Friday, November 18, 2016 10:00 am - 10:00 am EST (GMT -05:00)

Candidate

Navneet Dhindsa

Title

Top-Down Fabrication of Semiconductor Nanowires and their Nanophotonics Applications

Supervisor

Simarjeet Saini

Abstract

Vertical semiconductor nanowires have gained considerable attention in the last decade for their attractive optical and electronic properties. Their high surface to volume ratio and their ability to confine charge carriers and photons in one dimension has enabled them to be a promising candidate for improved as well as novel devices in nanophotonics and optoelectronics. However, it is necessary to achieve high quality nanowires with controllable features to fully understand and fine-tune the optical properties of the nanowires to achieve desired applications.

In this study, various semiconductor materials like Gallium Arsenide (GaAs), Silicon and Amorphous Silicon (a-Si) were chosen to analyze and compare their optical properties using reflection measurements and finite difference time domain (FDTD) simulations. The nature of modal excitations in nanowires with the change in their diameter, pitch, shape and length are understood through simulation studies and verified using the measurements. Optical waveguiding, near field coupling, Fabry-Perot modes are comprehensively understood for the first time in the nanowire arrays.

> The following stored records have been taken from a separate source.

### config.mk
export PLATFORM = sky130hd
export DESIGN_NAME = seq3x8_decoder
export DESIGN_NICKNAME = d
export VERILOG_FILES = /design/src/rtl/seq3x8_decoder.sv
export SDC_FILE = /design/constraint.sdc
export NUM_CORES = 1
export LEC_CHECK = 0
export CAP_MARGIN = 40
export CORE_ASPECT_RATIO = 0.8
export CORE_MARGIN = 3
export CORE_UTILIZATION = 40
export DETAILED_ROUTE_END_ITERATION = 8
export PLACE_DENSITY = 0.58
export SLEW_MARGIN = 20
export SYNTH_ARGS = -nofsm -noshare
export SYNTH_HDL_FRONTEND = slang
export SYNTH_SLANG_ARGS = --single-unit
### constraint.sdc
create_clock -name clk -period 4 [get_ports clk]
set_input_delay 0.8 -clock clk [delete_from_list [all_inputs] [get_ports clk]]
set_output_delay 0.8 -clock clk [all_outputs]
set_load 0.03 [all_outputs]
### src/rtl/seq3x8_decoder.sv
// Registered 3-to-8 decoder emitting timed one-hot pulses with an optional all-zero gap.
// Optional 1-entry pending code buffer is enabled by defining SEQ3X8_DECODER_QUEUE_EN.
module seq3x8_decoder #(
   parameter int unsigned PULSE_LEN = 4,
   parameter int unsigned GAP_LEN   = 1
) (
   input  logic clk,
   input  logic rst,
   input  logic i0,
   input  logic i1,
   input  logic i2,
   input  logic vld,
   output logic rdy,
   output logic o0,
   output logic o1,
   output logic o2,
   output logic o3,
   output logic o4,
   output logic o5,
   output logic o6,
   output logic o7
);

   typedef enum logic [1:0] {StIdle, StPulse, StGap} state_t;

   localparam logic [7:0] PulseInit = 8'(PULSE_LEN - 1);
   localparam logic [7:0] GapInit   = (GAP_LEN > 0) ? 8'(GAP_LEN - 1) : 8'd0;

   state_t     state;
   logic [7:0] cnt;
   logic [7:0] onehot;
   logic [2:0] code;
   logic       accept;
   logic       gap_done;

   function automatic logic [7:0] dec(input logic [2:0] c);
      dec = 8'b1 << c;
   endfunction

   assign code   = {i0, i1, i2};
   assign accept = vld && rdy;

   // Terminal cycle of the gap; with no gap this is the last pulse cycle itself.
   assign gap_done = (cnt == 8'd0) &&
                     ((state == StGap) || ((state == StPulse) && (GAP_LEN == 0)));

`ifdef SEQ3X8_DECODER_QUEUE_EN
   logic       pend;
   logic [2:0] pend_code;

   assign rdy = !rst && ((state == StIdle) || !pend);
`else
   assign rdy = !rst && (state == StIdle);
`endif

   always_ff @(posedge clk) begin
      if (rst) begin
         state  <= StIdle;
         cnt    <= 8'd0;
         onehot <= 8'd0;
`ifdef SEQ3X8_DECODER_QUEUE_EN
         pend      <= 1'b0;
         pend_code <= 3'd0;
`endif
      end else begin
         unique case (state)
            StIdle: begin
               if (accept) begin
                  onehot <= dec(code);
                  cnt    <= PulseInit;
                  state  <= StPulse;
               end
            end
            StPulse: begin
`ifdef SEQ3X8_DECODER_QUEUE_EN
               if (accept) begin
                  pend      <= 1'b1;
                  pend_code <= code;
               end
`endif
               if (cnt != 8'd0) begin
                  cnt <= cnt - 8'd1;
               end else if (GAP_LEN > 0) begin
                  onehot <= 8'd0;
                  cnt    <= GapInit;
                  state  <= StGap;
               end
            end
            StGap: begin
`ifdef SEQ3X8_DECODER_QUEUE_EN
               if (accept) begin
                  pend      <= 1'b1;
                  pend_code <= code;
               end
`endif
               if (cnt != 8'd0) begin
                  cnt <= cnt - 8'd1;
               end
            end
            default: begin
               state  <= StIdle;
               onehot <= 8'd0;
               cnt    <= 8'd0;
            end
         endcase

         // End-of-gap action overrides the per-state updates above.
         if (gap_done) begin
`ifdef SEQ3X8_DECODER_QUEUE_EN
            if (pend) begin
               onehot <= dec(pend_code);
               cnt    <= PulseInit;
               state  <= StPulse;
               pend   <= accept;
            end else if (accept) begin
               onehot <= dec(code);
               cnt    <= PulseInit;
               state  <= StPulse;
               pend   <= 1'b0;
            end else begin
               onehot <= 8'd0;
               state  <= StIdle;
            end
`else
            onehot <= 8'd0;
            state  <= StIdle;
`endif
         end
      end
   end

   assign {o7, o6, o5, o4, o3, o2, o1, o0} = onehot;

endmodule

==> results.cfg <==
[synth]
seq_area_frac_synth_pct = 35.78
synth_area_um2 = 1007
ys.flop_type = dfxtp_1
ys_types = 38
ys_ff_latch = 18
synth_fp_nets = 131
synth_edf_count = 0
syn_inst = 123
yosys_warnings = 0
synthArstFlopShare_pct = 0
synth.avg_cell_area_um2 = 8.189

[power_and_ir_drop]
power_frac_seq_pct = 34.8
combPwrFrac_pct = 51.3
internal_power_mw = 0.4365
swShare_pct = 45.99
powerDensity_nw_per_um2 = 667.3
leakagePower_nw = 0.4057
p_clk_share_pct = 13.8
switchingPower_mw = 0.3717
peakVddDrop_v = 0.0003643

[sta]
setup_ws_ns = 1.054
timing.fmax_mhz = 339.5
fin_tns_setup_ns = 0
rsz0062_at_grt = false
min_period_over_period_pct = 73.64
worst_slew_pin_slew_ns = 0.7037
finalSetupViolCount = 0
holdWs_ns = 0.4889
clock_skew_ns = 0.01029
timing.final.crit_period_ns = 2.946
relSlewSlack_pct = 53.08
drv_slew = 0
hold_viol_final = 0

[floorplanning]
io_pins = 15
die_h_um = 50.88
core_um2 = 2271
die_area_um2 = 3160
rows = 15
fp.dieW_um = 62.11
initial_core_util_pct = 44.35

[cts]
postCtsHoldBufs = 0
cts_max_level = 1
cts.repair.resized = 0
clkTransAtPathRegs_ns = 0.09
clockBufferDepth = 2
insertion_delay_ns = 0.30
cts_buffers = 3
post_cts_buffers = 0
clock-root-buffer = clkbuf_4
clock_sinks = 18
cts_tree = built

[job]
maxCapViolCount = 0

[min_path]
hold_start = onehot[4]$_SDFFE_PP0P_
hp-class = flip-flop to flip-flop

[routing]
drt-initial-drc-count = 79
drc = 0
firstDrtPassIters = 4
routedWlPerCell_um = 14.10
wl_um = 2411
avgViaCountPerCell = 5.579
num_vias = 954
ant_nets = 0

[placement]
port_buffers = 14
place_ws_ns = 1.075
dpl_cell_area_um2 = 1175
gp_congestion = 0.7913
dp_hpwl_um = 1824

[global_routing]
antenna_found_initial = 0
grt_pass1_vias = 911
grt_overflow = 0
grt_max_degree = 18
grt_usage_pct = 16.87
grt_pass1_wl_um = 4257

[worst_setup_path]
worst_path_largest_cell_delay_ns = 0.70
crit_top_cell = clkdlybuf4s50_1
critical_path.endpoint_type = output pin
critPathSlowestCell = clkdlybuf4s50_1
critPathLaunchType = input pin
cp_num_buf_inv = 2
r2r_start = cnt[0]$_SDFFE_PP0P_
cp_data_arrival_time_ns = 2.15
crit_required_ns = 3.20
crit_start = rst
path_delay_family = buffers and inverters
crit_chain = clkdlybuf4s50_1 > nor3_1 > clkdlybuf4s50_1
worstPathMaxFanout = 6
worst-setup-path-type = input pin to output pin

[finish]
nets = 146
mostFrequentLayoutCell = dfxtp_1
seqCellArea_um2 = 360.3
multi_input_area_um2 = 598.1
num-fill-cells = 212
design_area_um2 = 1211
final_util_pct = 53.33
insertedDiodeCount = 0
most-common-layout-cells = dfxtp_1, a21oi_1, clkdlybuf4s50_1, nand2_1, o21ai_0
final_layout_size_suffix_gt1_share_pct = 8.759
area_growth_pct = 20.25

[status]
outcome = completed
## cell type report
type | instances | area share, %
tap | 34 | 3.512
inverter | 7 | 2.169
sequential | 18 | 29.75
timing repair buffer | 15 | 12.19
multi-input combinational | 93 | 49.38
clock buffer | 4 | 2.996
## per-stage QoR
step / total power [mW] / cells
final: 0.8082 / 171
after global routing: 0.8829 / 171
after CTS: 0.8144 / 171
after detailed placement: 0.7001 / 167
after global placement: 0.6898 / 167
after floorplan: 0.6007 / 123
## worst register-to-register path: stages (launching register included)
cell and delay (ns):
dfxtp_1 0.47, inv_1 0.10, ha_1 0.21, or3b_2 0.27, o21ai_4 0.10, a2111oi_0 0.60, mux2i_1 0.23
## flip-flops by register name (all words and copies together), names as in the netlist
| signal | cells |
|---|---|
| cnt | 8 |
| onehot | 8 |
| state | 2 |
## cell usage after synthesis, drive strengths merged, types with 3 or more instances
| master | instances | area [um^2] |
|---|---|---|
| mux2i | 3 | 30.03 |
| a21oi | 16 | 83.83 |
| o211ai | 8 | 60.06 |
| nor2 | 7 | 26.28 |
| nor3 | 3 | 15.01 |
| o21ai | 11 | 66.31 |
| nand2 | 9 | 33.78 |
| buf | 3 | 15.01 |
| a2111oi | 3 | 26.28 |
| dfxtp | 18 | 360.4 |
| inv | 6 | 22.52 |
| a211o | 3 | 26.28 |
| nand3 | 6 | 30.03 |
## power by group through the flow
stage / clock (mW) / combinational (mW) / sequential, mW
3_5_place_dp: 0 / 0.416 / 0.285
2_1_floorplan: 0 / 0.343 / 0.258
6_report: 0.112 / 0.415 / 0.281
5_1_grt: 0.125 / 0.468 / 0.290
4_1_cts: 0.118 / 0.417 / 0.280
3_3_place_gp: 0 / 0.407 / 0.283
## layer usage
layer	part of all wire (%)	wire (um)	up-vias	track usage, %
li1	-	-	491	-
met1	49	1190	433	24.33
met2	44	1056	28	24.64
met3	6.4	155	2	5.055
met4	0.41	10	0	3.676
met5	0	0	-	0
## path summary, 6_finish.rpt
path | end | slack, ns | depth (start not counted)
max | rdy | 1.05 | 3
min | onehot[4]$_SDFFE_PP0P_ | 0.49 | 2
min reg2reg | onehot[4]$_SDFFE_PP0P_ | 0.49 | 2
max reg2reg | cnt[3]$_SDFFE_PP0P_ | 1.95 | 6
## kinds of logic (layout without fill, tap and decap cells)
kind of cell	count (synthesis)	count (layout)	synth area share, %
muxes	3	3	2.981
AOI/OAI and AO/OA	49	49	32.92
and+or+nand+nor	39	39	21.00
adders and majority gates	2	2	2.484
DFF	18	18	35.78
buffers and inverters	12	26	4.844
Power figures use the tool's default switching activity.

The ordered nanowires arrays are fabricated using Inductively Coupled Plasma Reactive Ion Etching (ICP-RIE) and a good understanding of the etching chemistries of chosen materials is achieved to fabricate high aspect ratio (length to diameter ratio) nanowire arrays. For GaAs nanowires, the aspect ratio of up to ~73 is achieved with the controlled diameters for the very first time. For a variety of hard masks, etching parameters have been developed to get a good control over the sidewalls, diameters, and shapes of the nanowires. The silicon nanowires etching parameters are modified to achieve different shapes in lateral and longitudinal directions. Lastly, Gallium Nitride (GaN) nanowires are fabricated using chlorine chemistry with nitrogen as a clean passivation gas and wide varieties of masks and their combinations have been tested to achieve vertical morphology.

Based on the understandings we achieved for the nanowires, a new platform is introduced for a-Si nanowires by etching them on a glass substrate and by integrating thin film with them to achieve the solar weighed absorptance ~200-250 % higher than the thin film of the same thickness. Designs for broadband absorption in Gallium Arsenide nanowires are also considered and highest absorption achieved in those nanowires giving solar weighed absorption efficiency as high as ~94%.

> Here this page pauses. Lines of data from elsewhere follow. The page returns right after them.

===== src/rtl/upload_arbiter.sv =====
// Round-robin merge of handler upload bursts into framed USB upload packets:
// header, source ID, 16-bit length, payload, 8-bit additive checksum.
module upload_arbiter #(
  parameter int          NUM_SOURCES = 4,
  parameter int          MAX_PKT_LEN = 256,
  parameter logic [15:0] FRAME_HDR   = 16'hAA44
) (
  input  logic                     clk,
  input  logic                     rst_n,
  input  logic [NUM_SOURCES-1:0]   src_upload_req,
  input  logic [8*NUM_SOURCES-1:0] src_upload_data,
  input  logic [8*NUM_SOURCES-1:0] src_upload_source,
  input  logic [NUM_SOURCES-1:0]   src_upload_valid,
  output logic [NUM_SOURCES-1:0]   src_upload_ready,
  output logic [7:0]               usb_upload_data,
  output logic                     usb_upload_valid,
  input  logic                     usb_upload_ready,
  output logic                     busy
);

  localparam int          GW      = (NUM_SOURCES > 1) ? $clog2(NUM_SOURCES) : 1;
  localparam int          AW      = (MAX_PKT_LEN > 1) ? $clog2(MAX_PKT_LEN) : 1;
  localparam logic [15:0] MAX_LEN = 16'(MAX_PKT_LEN);

  typedef enum logic [3:0] {
    IDLE, COLLECT, HDR0, HDR1, SID, LENH, LENL, DATA, CKSUM
  } state_t;

  state_t          state;
  logic [GW-1:0]   grant, last_grant, pick, cand;
  logic            found;
  logic [15:0]     count, rd_idx, rd_next;
  logic [7:0]      cksum, sid, out_byte;
  logic            out_valid;
  logic [7:0]      in_byte, in_sid;
  logic            in_req, in_valid, collect_open, in_xfer, out_xfer;
  logic [AW-1:0]   buf_addr;
  logic [7:0]      buf_rd_p1;
  logic [7:0]      mem [MAX_PKT_LEN];

  function automatic logic [7:0] frame_sum(input logic [7:0] s, input logic [15:0] len,
                                           input logic [7:0] payload_sum);
    return s + len[15:8] + len[7:0] + payload_sum;
  endfunction

  // Cyclic scan starting just after the previous winner
  always_comb begin
    found = 1'b0;
    pick  = last_grant;
    cand  = '0;
    for (int k = 1; k <= NUM_SOURCES; k++) begin
      cand = GW'((int'(last_grant) + k) % NUM_SOURCES);
      if (!found && src_upload_req[cand]) begin
        found = 1'b1;
        pick  = cand;
      end
    end
  end

  always_comb begin
    in_byte  = '0;
    in_sid   = '0;
    in_req   = 1'b0;
    in_valid = 1'b0;
    for (int i = 0; i < NUM_SOURCES; i++) begin
      if (grant == GW'(i)) begin
        in_byte  = src_upload_data[8*i +: 8];
        in_sid   = src_upload_source[8*i +: 8];
        in_req   = src_upload_req[i];
        in_valid = src_upload_valid[i];
      end
    end
  end

  assign collect_open = (state == COLLECT) && (count < MAX_LEN);
  assign in_xfer      = collect_open && in_valid;
  assign out_xfer     = out_valid && usb_upload_ready;
  assign rd_next      = rd_idx + 16'd1;

  always_comb begin
    src_upload_ready = '0;
    for (int i = 0; i < NUM_SOURCES; i++)
      src_upload_ready[i] = collect_open && (grant == GW'(i));
  end

  // Reads run one byte ahead during DATA so the registered read port never stalls the stream
  assign buf_addr = (state == COLLECT) ? count[AW-1:0] :
                    (state == DATA && out_xfer) ? rd_next[AW-1:0] : rd_idx[AW-1:0];

  always_ff @(posedge clk) begin
    if (in_xfer) mem[buf_addr] <= in_byte;
    buf_rd_p1 <= mem[buf_addr];
  end

  assign usb_upload_data  = (state == DATA) ? buf_rd_p1 : out_byte;
  assign usb_upload_valid = out_valid;
  assign busy             = (state != IDLE);

  always_ff @(posedge clk or negedge rst_n) begin
    if (!rst_n) begin
      state      <= IDLE;
      grant      <= '0;
      last_grant <= GW'(NUM_SOURCES - 1);
      count      <= '0;
      cksum      <= '0;
      sid        <= '0;
      rd_idx     <= '0;
      out_byte   <= '0;
      out_valid  <= 1'b0;
    end else begin
      case (state)
        IDLE: if (found) begin
          grant      <= pick;
          last_grant <= pick;
          count      <= '0;
          cksum      <= '0;
          rd_idx     <= '0;
          state      <= COLLECT;
        end
        COLLECT: begin
          if (in_xfer) begin
            if (count == 16'd0) sid <= in_sid;
            count <= count + 16'd1;
            cksum <= cksum + in_byte;
          end
          if (count == MAX_LEN || (!in_req && !in_xfer)) begin
            if (count == 16'd0) begin
              state <= IDLE;
            end else begin
              state     <= HDR0;
              out_valid <= 1'b1;
              out_byte  <= FRAME_HDR[15:8];
            end
          end
        end
        HDR0: if (out_xfer) begin out_byte <= FRAME_HDR[7:0]; state <= HDR1; end
        HDR1: if (out_xfer) begin out_byte <= sid;            state <= SID;  end
        SID:  if (out_xfer) begin out_byte <= count[15:8];    state <= LENH; end
        LENH: if (out_xfer) begin out_byte <= count[7:0];     state <= LENL; end
        LENL: if (out_xfer) state <= DATA;
        DATA: if (out_xfer) begin
          if (rd_next == count) begin
            out_byte <= frame_sum(sid, count, cksum);
            state    <= CKSUM;
          end else begin
            rd_idx <= rd_next;
          end
        end
        CKSUM: if (out_xfer) begin out_valid <= 1'b0; state <= IDLE; end
        default: state <= IDLE;
      endcase
    end
  end

endmodule


===== config.mk =====
export PLATFORM = sky130hd
export DESIGN_NAME = upload_arbiter
export DESIGN_NICKNAME = d
export VERILOG_FILES = /design/src/rtl/upload_arbiter.sv
export SDC_FILE = /design/constraint.sdc
export NUM_CORES = 2
export LEC_CHECK = 0
export CORE_UTILIZATION = 50
export DETAILED_ROUTE_END_ITERATION = 12
export PLACE_DENSITY = 0.75
export SETUP_SLACK_MARGIN = 0.05
export SYNTH_ARGS = -nofsm -noshare
export SYNTH_HDL_FRONTEND = slang
export SYNTH_SLANG_ARGS = --single-unit

===== constraint.sdc =====
create_clock -name clk -period 5.85 [get_ports clk]
set_input_delay 0.8775 -clock clk [delete_from_list [all_inputs] [get_ports clk]]
set_output_delay 0.8775 -clock clk [all_outputs]
set_load 0.02 [all_outputs]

This thesis spans both design of nanowire arrays for various applications, and fabrication and experimental verifications of them. As the comprehensive studies were done on the optical properties of the nanowire, the thesis presents a complete picture of various optical modes and phenomena, which emanate in them due to their interaction with light. It will provide optoelectronics engineers design directions as nanowire devices are considered in the future of commercial applications.